Source: an optimization exercise on an open RTL-to-GDS flow (aim: a short achievable clock period and few clock cycles). Production flows keep margins and buffers that such runs may drop. RTL that was checked went through simulation tests only; none was proved equivalent to the original. Power is estimated from default activity; no workload was simulated.

==> ember <==
Design simt_core, start of the top module:
module simt_core #(
    parameter int WARPS   = 4,
    parameter int THREADS = 4
) (
    input  logic                                 clk,
    input  logic                                 reset,
    input  logic                                 start,
    input  logic [2:0]                           cfg_num_warps,
    input  logic [9:0]                           cfg_base_addr,
    output logic                                 done,
    output logic                                 imem_valid,
    output logic [9:0]                           imem_addr,
    input  logic                                 imem_ready,
    input  logic [31:0]                          imem_data,
    output logic [THREADS-1:0]                   store_valid,
    output logic [THREADS*12-1:0]                store_addr,
    output logic [THREADS*32-1:0]                store_data
);
    localparam int QN = 8;                  
    logic        launch;
    logic        capture;
    logic [3:0]  warp_live;
    logic        room;
    logic        drained;
    logic [7:1]  d_rs1_oh, d_rs2_oh, d_rd_oh;
    logic        d_use_logic, d_b_inv, d_b_imm, d_b_reg, d_setlt, d_store, d_finish;
    logic [3:0]  d_logic_oh;
    instr_decoder u_dec (
        .instr     (imem_data),
        .rs1_oh    (d_rs1_oh),
        .rs2_oh    (d_rs2_oh),
        .rd_oh     (d_rd_oh),
        .use_logic (d_use_logic),
        .logic_oh  (d_logic_oh),
        .b_inv     (d_b_inv),
        .b_imm     (d_b_imm),
        .b_reg     (d_b_reg),
        .setlt     (d_setlt),
        .store     (d_store),
        .finish    (d_finish)
    );
    logic        r_valid;
    logic [7:1]  r_rs1_oh, r_rs2_oh, r_rd_oh;
    logic        r_use_logic, r_b_inv, r_b_imm, r_b_reg, r_setlt, r_store;
    logic [3:0]  r_logic_oh;
    logic [31:0] r_imm;
  ...
export LEC_CHECK = 0
export CAP_MARGIN = 20
export CORE_MARGIN = 2
export CORE_UTILIZATION = 40
export SETUP_SLACK_MARGIN = 5
export SLEW_MARGIN = 20
create_clock -name core_clock -period 10.0 [get_ports {clk}]
run.sh (not shown) runs the stock make flow with config.mk's settings and CLKGATE_MAP_FILE= SYNTH_SCRIPT=/design/flow/synth_recipe.tcl, a recipe that flattens the netlist after the stock synthesis.
==> inputs of amber, as changes to ember <==
==> flow/flow/run.sh (new file) <==
#!/bin/bash
set -euo pipefail
bash standard.sh synth > synth.log 2>&1
bash standard.sh SETUP_SLACK_MARGIN=6.5 finish > layout.log 2>&1
==> flow/standard.sh (new file) <==
#!/bin/bash
# synth_recipe.tcl (not shown) runs the flow's synth.tcl, then flattens the netlist and writes it again
# the make line also repeats each setting of config.mk as NAME=value (left out here)
make -C /OpenROAD-flow-scripts/flow DESIGN_CONFIG=/design/flow/config.mk WORK_HOME=/design/flow/orfs CLKGATE_MAP_FILE= SYNTH_SCRIPT=/design/flow/synth_recipe.tcl "${@:-finish}"
==> flow/config.mk (replaced) <==
export PLATFORM = sky130hd
export DESIGN_NAME = simt_core
export DESIGN_NICKNAME = simt_core
export VERILOG_FILES = /design/flow/design.v
export SDC_FILE = /design/flow/constraint.sdc
export NUM_CORES = 8
export LEC_CHECK = 0
export CAP_MARGIN = 20
export CORE_MARGIN = 2
export CORE_UTILIZATION = 40
export SLEW_MARGIN = 20
removed: flow/run.sh
==> inputs of harbor, as changes to ember <==
--- a/flow/design.v
+++ b/flow/design.v
@@ -171,32 +171,35 @@
     input  logic        warp_live,    
     input  logic        r_valid,
     input  logic [7:1]  r_rs1_oh,
     input  logic [7:1]  r_rs2_oh,
     input  logic [31:0] r_imm,
     input  logic        r_reg_we,
     input  logic        r_use_logic,
     input  logic [3:0]  r_logic_oh,
-    input  logic        r_b_inv,
+    input  logic        r_b_inv,      
     input  logic        r_b_imm,
     input  logic        r_b_reg,
-    input  logic        x_cin,
+    input  logic        r_store,
     input  logic        x_setlt,
     input  logic [7:1]  x_rd_oh,
     output logic        mask,
-    output logic [11:0] r_addr,
-    output logic [31:0] r_data
+    output logic [11:0] x_addr,
+    output logic [31:0] x_data
 );
     logic [7:1][31:0] regs;
     logic [31:0] a;
     logic [31:0] b;
     logic [31:0] lres;
     logic [31:0] opa;
     logic [31:0] opb;
+    logic [31:0] p;
+    logic [31:0] g;
+    logic [11:0] saddr;
     logic [31:0] xp;           
     logic [31:0] xg;           
     logic        xa31;
     logic        xb31;
     logic        xwe;
     logic [31:0] sum;
     logic        lt;
     always_comb begin
@@ -208,65 +211,90 @@
         end
     end
     assign lres = ((a & b)    & {32{r_logic_oh[0]}})
                 | ((a | b)    & {32{r_logic_oh[1]}})
                 | ((a ^ b)    & {32{r_logic_oh[2]}})
                 | (32'(TID)   & {32{r_logic_oh[3]}});
     assign opa = a & {32{!r_use_logic}};
     assign opb = lres | (~b & {32{r_b_inv}}) | (r_imm & {32{r_b_imm}}) | (b & {32{r_b_reg}});
-    assign r_addr = a[11:0] + r_imm[11:0];
-    assign r_data = b;
+    always_comb begin
+        p = opa ^ opb;
+        g = opa & opb;
+        p[0] = opa[0] ^ opb[0] ^ r_b_inv;
+        g[0] = (opa[0] & opb[0]) | ((opa[0] ^ opb[0]) & r_b_inv);
+    end
+    always_comb begin
+        logic [11:0] sg, sp, gn, pn;
+        sg = a[11:0] & r_imm[11:0];
+        sp = a[11:0] ^ r_imm[11:0];
+        for (int l = 0; l < 4; l++) begin
+            for (int i = 0; i < 12; i++) begin
+                if (i >= (1 << l)) begin
+                    gn[i] = sg[i] | (sp[i] & sg[i - (1 << l)]);
+                    pn[i] = sp[i] & sp[i - (1 << l)];
+                end else begin
+                    gn[i] = sg[i];
+                    pn[i] = sp[i];
+                end
+            end
+            sg = gn;
+            sp = pn;
+        end
+        saddr = a[11:0] ^ r_imm[11:0] ^ {sg[10:0], 1'b0};
+    end
     always_ff @(posedge clk) begin
-        xp   <= opa ^ opb;
-        xg   <= opa & opb;
+        xp   <= r_store ? b : p;
+        xg   <= r_store ? {20'd0, saddr} : g;
         xa31 <= opa[31];
         xb31 <= opb[31];
     end
     always_ff @(posedge clk or negedge reset) begin
         if (!reset) begin
             xwe <= 1'b0;
         end else begin
             xwe <= r_valid && r_reg_we && mask && warp_live;
         end
     end
     always_comb begin
-        logic [32:0] g, p, gn, pn;
-        g = {xg, x_cin};
-        p = {xp, 1'b0};
-        for (int l = 0; l < 6; l++) begin
-            for (int i = 0; i < 33; i++) begin
+        logic [31:0] cg, cp, gn, pn;
+        cg = xg;
+        cp = {xp[31:1], 1'b0};
+        for (int l = 0; l < 5; l++) begin
+            for (int i = 0; i < 32; i++) begin
                 if (i >= (1 << l)) begin
-                    gn[i] = g[i] | (p[i] & g[i - (1 << l)]);
-                    pn[i] = p[i] & p[i - (1 << l)];
+                    gn[i] = cg[i] | (cp[i] & cg[i - (1 << l)]);
+                    pn[i] = cp[i] & cp[i - (1 << l)];
                 end else begin
-                    gn[i] = g[i];
-                    pn[i] = p[i];
+                    gn[i] = cg[i];
+                    pn[i] = cp[i];
                 end
             end
-            g = gn;
-            p = pn;
+            cg = gn;
+            cp = pn;
         end
-        sum = xp ^ g[31:0];
+        sum = {xp[31:1] ^ cg[30:0], xp[0]};
     end
     assign lt = (xa31 == xb31) ? xa31 : sum[31];
     always_ff @(posedge clk) begin
         for (int i = 1; i < 8; i++) begin
             if (xwe && x_rd_oh[i]) regs[i] <= sum;
         end
         if (launch)       mask <= 1'b1;
         else if (x_setlt) mask <= lt;
     end
+    assign x_addr = xg[11:0];
+    assign x_data = xp;
 endmodule
 module lane_collector #(
-    parameter int N = 8              
+    parameter int N = 12             
 ) (
     input  logic              clk,
     input  logic              reset,
-    input  logic [3:0]        g_valid,
+    input  logic [3:0]        r_group,
     input  logic [3:0][11:0]  g_addr,
     input  logic [3:0][31:0]  g_data,
     input  logic [4:0]        k1_oh,
     output logic              room_st,
     output logic              room_nost,
     output logic              drains,
     output logic              store_valid,
     output logic [11:0]       store_addr,
@@ -282,30 +310,47 @@
     logic [3:0][43:0]   slot;
     logic [3:0]         sv;        
     logic [3:0][43:0]   qs;        
     logic [3:0]         qv;
     logic [43:0]        head;
     logic [N:1]         th_next;
     logic [8:0]         s_oh;      
     assign qempty = !th[1];
+    function automatic logic [3:0] rank_oh(input logic [3:0] g, input int w);
+        logic [3:0] r;
+        r = 4'b0001;
+        for (int i = 0; i < 4; i++) begin
+            if (i < w) r = g[i] ? {r[2:0], 1'b0} : r;
+        end
+        rank_oh = r;
+    endfunction
+    logic [3:0][3:0]    r_sel;
+    logic [4:0]         r_pc_oh;
     always_comb begin
-        logic [1:0] k;
-        logic [2:0] n;
-        sel = '0;
-        k   = 2'd0;
         for (int w = 0; w < 4; w++) begin
-            if (g_valid[w]) begin
-                sel[k][w] = 1'b1;
-                k = k + 2'd1;
-            end
+            logic [3:0] r;
+            r = rank_oh(r_group, w);
+            for (int s = 0; s < 4; s++) r_sel[s][w] = r_group[w] && r[s];
         end
-        n = 3'(g_valid[0]) + 3'(g_valid[1]) + 3'(g_valid[2]) + 3'(g_valid[3]);
-        for (int c = 0; c < 5; c++) pc_oh[c] = (n == 3'(c));
-        for (int s = 0; s < 4; s++) sv[s] = (n > 3'(s));
+        r_pc_oh = 5'b00001;
+        for (int i = 0; i < 4; i++) r_pc_oh = r_group[i] ? {r_pc_oh[3:0], 1'b0} : r_pc_oh;
+    end
+    always_ff @(posedge clk or negedge reset) begin
+        if (!reset) begin
+            pc_oh <= 5'b00001;
+            sv    <= '0;
+        end else begin
+            pc_oh <= r_pc_oh;
+            sv    <= {r_pc_oh[4], r_pc_oh[4] | r_pc_oh[3], r_pc_oh[4] | r_pc_oh[3] | r_pc_oh[2],
+                      r_pc_oh[4] | r_pc_oh[3] | r_pc_oh[2] | r_pc_oh[1]};
+        end
+    end
+    always_ff @(posedge clk) begin
+        sel <= r_sel;
     end
     always_comb begin
         for (int s = 0; s < 4; s++) begin
             slot[s] = '0;
             for (int w = 0; w < 4; w++) slot[s] = slot[s] | ({g_addr[w], g_data[w]} & {44{sel[s][w]}});
         end
         for (int j = 0; j < 4; j++) begin
             if (qempty) begin
@@ -329,19 +374,19 @@
             th_next[i] = 1'b0;
             for (int c = 0; c < 5; c++) th_next[i] = th_next[i] | (pc_oh[c] && thv(th, i + 1 - c));
         end
         s_oh = '0;
         for (int c = 0; c < 5; c++)
             for (int k = 0; k < 5; k++)
                 s_oh[c + k] = s_oh[c + k] | (pc_oh[c] && k1_oh[k]);
         room_st = 1'b0;
-        for (int s = 0; s < 9; s++) room_st = room_st | (s_oh[s] && !thv(th, N + 1 - s));
+        for (int s = 0; s < 9; s++) room_st = room_st | (s_oh[s] && !thv(th, N + 2 - s));
         room_nost = 1'b0;
-        for (int c = 0; c < 5; c++) room_nost = room_nost | (pc_oh[c] && !thv(th, N + 1 - c));
+        for (int c = 0; c < 5; c++) room_nost = room_nost | (pc_oh[c] && !thv(th, N + 2 - c));
     end
     assign drains = !th_next[1];
     always_ff @(posedge clk or negedge reset) begin
         if (!reset) begin
             th          <= '0;
             hp          <= N'(1);
             tp          <= N'(1);
             store_valid <= 1'b0;
@@ -356,19 +401,25 @@
                 default: ;
             endcase
             store_valid <= !qempty || sv[0];
         end
     end
     always_ff @(posedge clk) begin
         {store_addr, store_data} <= qempty ? slot[0] : head;
         for (int e = 0; e < N; e++) begin
+            logic        we;
+            logic [43:0] d;
+            we = 1'b0;
+            d  = '0;
             for (int j = 0; j < 4; j++) begin
-                if (qv[j] && tp[(e - j + N) % N]) ent[e] <= qs[j];
+                we = we | (qv[j] && tp[(e - j + N) % N]);
+                d  = d | (qs[j] & {44{tp[(e - j + N) % N]}});
             end
+            if (we) ent[e] <= d;
         end
     end
 endmodule
 module simt_core #(
     parameter int WARPS   = 4,
     parameter int THREADS = 4
 ) (
     input  logic                                 clk,
@@ -380,17 +431,17 @@
     output logic                                 imem_valid,
     output logic [9:0]                           imem_addr,
     input  logic                                 imem_ready,
     input  logic [31:0]                          imem_data,
     output logic [THREADS-1:0]                   store_valid,
     output logic [THREADS*12-1:0]                store_addr,
     output logic [THREADS*32-1:0]                store_data
 );
-    localparam int QN = 8;                  
+    localparam int QN = 12;                 
     logic        launch;
     logic        capture;
     logic [3:0]  warp_live;
     logic        room;
     logic        drained;
     logic [7:1]  d_rs1_oh, d_rs2_oh, d_rd_oh;
     logic        d_use_logic, d_b_inv, d_b_imm, d_b_reg, d_setlt, d_store, d_finish;
     logic [3:0]  d_logic_oh;
@@ -443,76 +494,73 @@
         .imem_finish   (d_finish),
         .launch        (launch),
         .capture       (capture),
         .warp_live     (warp_live),
         .room          (room),
         .drained       (drained),
         .r_busy        (r_valid)
     );
-    logic        x_cin;
     logic        x_setlt;
     logic [7:1]  x_rd_oh;
     always_ff @(posedge clk) begin
-        x_cin   <= r_b_inv;
         x_rd_oh <= r_rd_oh;
     end
     always_ff @(posedge clk or negedge reset) begin
         if (!reset) x_setlt <= 1'b0;
         else        x_setlt <= r_valid && r_setlt;
     end
     logic [15:0]       mask;
-    logic [15:0][11:0] r_addr;
-    logic [15:0][31:0] r_data;
+    logic [15:0][11:0] x_addr;
+    logic [15:0][31:0] x_data;
     for (genvar t = 0; t < 16; t++) begin : g_thr
         thread_lane #(.TID(t)) u_thr (
             .clk         (clk),
             .reset       (reset),
             .launch      (launch),
             .warp_live   (warp_live[t / 4]),
             .r_valid     (r_valid),
             .r_rs1_oh    (r_rs1_oh),
             .r_rs2_oh    (r_rs2_oh),
             .r_imm       (r_imm),
             .r_reg_we    (r_rd_oh != 7'd0),
             .r_use_logic (r_use_logic),
             .r_logic_oh  (r_logic_oh),
             .r_b_inv     (r_b_inv),
             .r_b_imm     (r_b_imm),
             .r_b_reg     (r_b_reg),
-            .x_cin       (x_cin),
+            .r_store     (r_store),
             .x_setlt     (x_setlt),
             .x_rd_oh     (x_rd_oh),
             .mask        (mask[t]),
-            .r_addr      (r_addr[t]),
-            .r_data      (r_data[t])
+            .x_addr      (x_addr[t]),
+            .x_data      (x_data[t])
         );
     end
     logic [3:0] room_st;
     logic [3:0] room_nost;
     logic [3:0] l_drains;
     logic       st_inflight;
-    assign st_inflight = capture && d_store;
+    assign st_inflight = capture ? d_store : (r_valid && r_store);
     for (genvar l = 0; l < 4; l++) begin : g_lane
         logic [3:0] mask_col;
         logic [3:0] live_col;
         logic [4:0] k1_oh;
-        logic [2:0] k1;
         assign mask_col = {mask[12 + l], mask[8 + l], mask[4 + l], mask[l]};
         assign live_col = warp_live & (mask_col | {4{x_setlt}});
-        assign k1 = 3'(live_col[0]) + 3'(live_col[1]) + 3'(live_col[2]) + 3'(live_col[3]);
-        for (genvar c = 0; c < 5; c++) begin : g_k1
-            assign k1_oh[c] = (k1 == 3'(c));
+        always_comb begin
+            k1_oh = 5'b00001;
+            for (int i = 0; i < 4; i++) k1_oh = live_col[i] ? {k1_oh[3:0], 1'b0} : k1_oh;
         end
         lane_collector #(.N(QN)) u_q (
             .clk         (clk),
             .reset       (reset),
-            .g_valid     ({4{r_valid && r_store}} & mask_col & warp_live),
-            .g_addr      ({r_addr[12 + l], r_addr[8 + l], r_addr[4 + l], r_addr[l]}),
-            .g_data      ({r_data[12 + l], r_data[8 + l], r_data[4 + l], r_data[l]}),
+            .r_group     ({4{r_valid && r_store}} & mask_col & warp_live),
+            .g_addr      ({x_addr[12 + l], x_addr[8 + l], x_addr[4 + l], x_addr[l]}),
+            .g_data      ({x_data[12 + l], x_data[8 + l], x_data[4 + l], x_data[l]}),
             .k1_oh       (k1_oh),
             .room_st     (room_st[l]),
             .room_nost   (room_nost[l]),
             .drains      (l_drains[l]),
             .store_valid (store_valid[l]),
             .store_addr  (store_addr[l*12 +: 12]),
             .store_data  (store_data[l*32 +: 32])
         );
==> results.txt <==
M1 WL=572000 um; status=finished with violations; Synth Area in Adders=0.0566; antenna-violating nets left=4; Initial Util=0.401; SO Faults=antenna rules; Core Region=0.976 sq mm; critical path data required time=11.02 ns; design area=0.430 sq mm; P_int=0.0556 W
That was harbor.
------------------------------
Task goal:
Pull every line with "make" from the records.

Written response:
run.sh (not shown) runs the stock make flow with config.mk's settings and CLKGATE_MAP_FILE= SYNTH_SCRIPT=/design/flow/synth_recipe.tcl, a recipe that flattens the netlist after the stock synthesis.
# the make line also repeats each setting of config.mk as NAME=value (left out here)
make -C /OpenROAD-flow-scripts/flow DESIGN_CONFIG=/design/flow/config.mk WORK_HOME=/design/flow/orfs CLKGATE_MAP_FILE= SYNTH_SCRIPT=/design/flow/synth_recipe.tcl "${@:-finish}"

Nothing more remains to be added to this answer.